I’m doing a video vlassification task, to load frames of videos faster, I first write frames to hdf5 files, the core code is like this:

frame_path = 'frame_path'
with frame_path.open('rb') as fi:
    data = fi.read() 
    np.frombuffer(data, dtype='uint8')
    h5_file[i]= np.frombuffer(data, dtype='uint8') # h5_file is the h5py file that stores frames.
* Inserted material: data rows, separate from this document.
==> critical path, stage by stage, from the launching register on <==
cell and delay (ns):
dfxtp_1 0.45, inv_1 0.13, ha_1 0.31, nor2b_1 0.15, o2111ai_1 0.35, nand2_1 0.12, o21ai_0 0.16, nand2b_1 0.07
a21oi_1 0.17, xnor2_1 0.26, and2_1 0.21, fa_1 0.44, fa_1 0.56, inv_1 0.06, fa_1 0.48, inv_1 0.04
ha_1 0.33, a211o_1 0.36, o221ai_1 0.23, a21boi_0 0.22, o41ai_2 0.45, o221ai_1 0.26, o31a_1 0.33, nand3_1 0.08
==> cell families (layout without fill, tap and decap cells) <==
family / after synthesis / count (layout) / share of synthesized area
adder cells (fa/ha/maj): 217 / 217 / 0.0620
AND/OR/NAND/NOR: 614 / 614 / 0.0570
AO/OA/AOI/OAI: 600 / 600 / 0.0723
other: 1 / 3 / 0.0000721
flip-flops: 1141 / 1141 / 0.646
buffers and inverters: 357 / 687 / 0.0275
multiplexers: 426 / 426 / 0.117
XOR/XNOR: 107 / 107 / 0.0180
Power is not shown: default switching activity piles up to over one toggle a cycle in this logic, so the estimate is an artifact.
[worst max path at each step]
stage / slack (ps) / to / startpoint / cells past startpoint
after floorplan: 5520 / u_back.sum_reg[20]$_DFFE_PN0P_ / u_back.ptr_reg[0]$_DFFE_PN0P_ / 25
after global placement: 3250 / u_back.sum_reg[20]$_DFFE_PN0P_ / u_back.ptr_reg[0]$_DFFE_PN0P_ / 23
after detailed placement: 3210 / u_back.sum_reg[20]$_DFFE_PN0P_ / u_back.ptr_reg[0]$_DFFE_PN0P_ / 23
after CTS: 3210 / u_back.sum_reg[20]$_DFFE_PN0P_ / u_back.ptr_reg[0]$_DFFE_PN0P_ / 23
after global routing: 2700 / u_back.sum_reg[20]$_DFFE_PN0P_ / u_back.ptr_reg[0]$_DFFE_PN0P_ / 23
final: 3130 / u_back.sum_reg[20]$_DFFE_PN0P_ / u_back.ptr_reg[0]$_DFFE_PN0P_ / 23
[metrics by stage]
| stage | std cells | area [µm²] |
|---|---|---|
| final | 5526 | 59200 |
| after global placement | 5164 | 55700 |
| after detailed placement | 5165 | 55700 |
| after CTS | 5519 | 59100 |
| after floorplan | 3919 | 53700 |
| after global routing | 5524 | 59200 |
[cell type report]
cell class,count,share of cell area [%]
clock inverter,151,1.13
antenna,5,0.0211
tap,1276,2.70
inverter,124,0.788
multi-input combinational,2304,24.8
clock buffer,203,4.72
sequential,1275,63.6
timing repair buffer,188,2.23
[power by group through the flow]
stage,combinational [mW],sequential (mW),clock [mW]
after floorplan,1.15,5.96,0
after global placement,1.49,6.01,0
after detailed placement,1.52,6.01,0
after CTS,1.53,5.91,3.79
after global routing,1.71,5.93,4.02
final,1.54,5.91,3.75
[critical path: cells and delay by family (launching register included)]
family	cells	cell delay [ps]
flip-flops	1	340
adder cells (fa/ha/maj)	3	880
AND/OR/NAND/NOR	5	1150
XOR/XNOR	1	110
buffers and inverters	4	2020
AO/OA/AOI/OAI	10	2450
Then in the dataloader, I try to read frames like this:

import cv2 as cv
data = h5_file['rgb'][i]
data = cv.imdecode(data,cv.IMREAD_COLOR)  
data = cv.cvtColor(data, cv.COLOR_BGR2RGB)


from PIL import Image
with Image.open(io.BytesIO(data),'r') as data:
    data = np.array(data)

For both of these two methods (use opencv or Pillow):
when the python version is 3.8.8, the CPU memory keeps increasing
when the python version is 3.9.16, the CPU memory will not keep incereasing when do not use distributeddataparallel (single processing), but still keeps increasing when use distributeddataparallel (multiprocessing).

I don’t know which libhdf5 version you are using but based on this issue it might be a known issue in 1.21.0.

It seems that the suggestion in the issue you metioned solves my problem, thanks very much!!!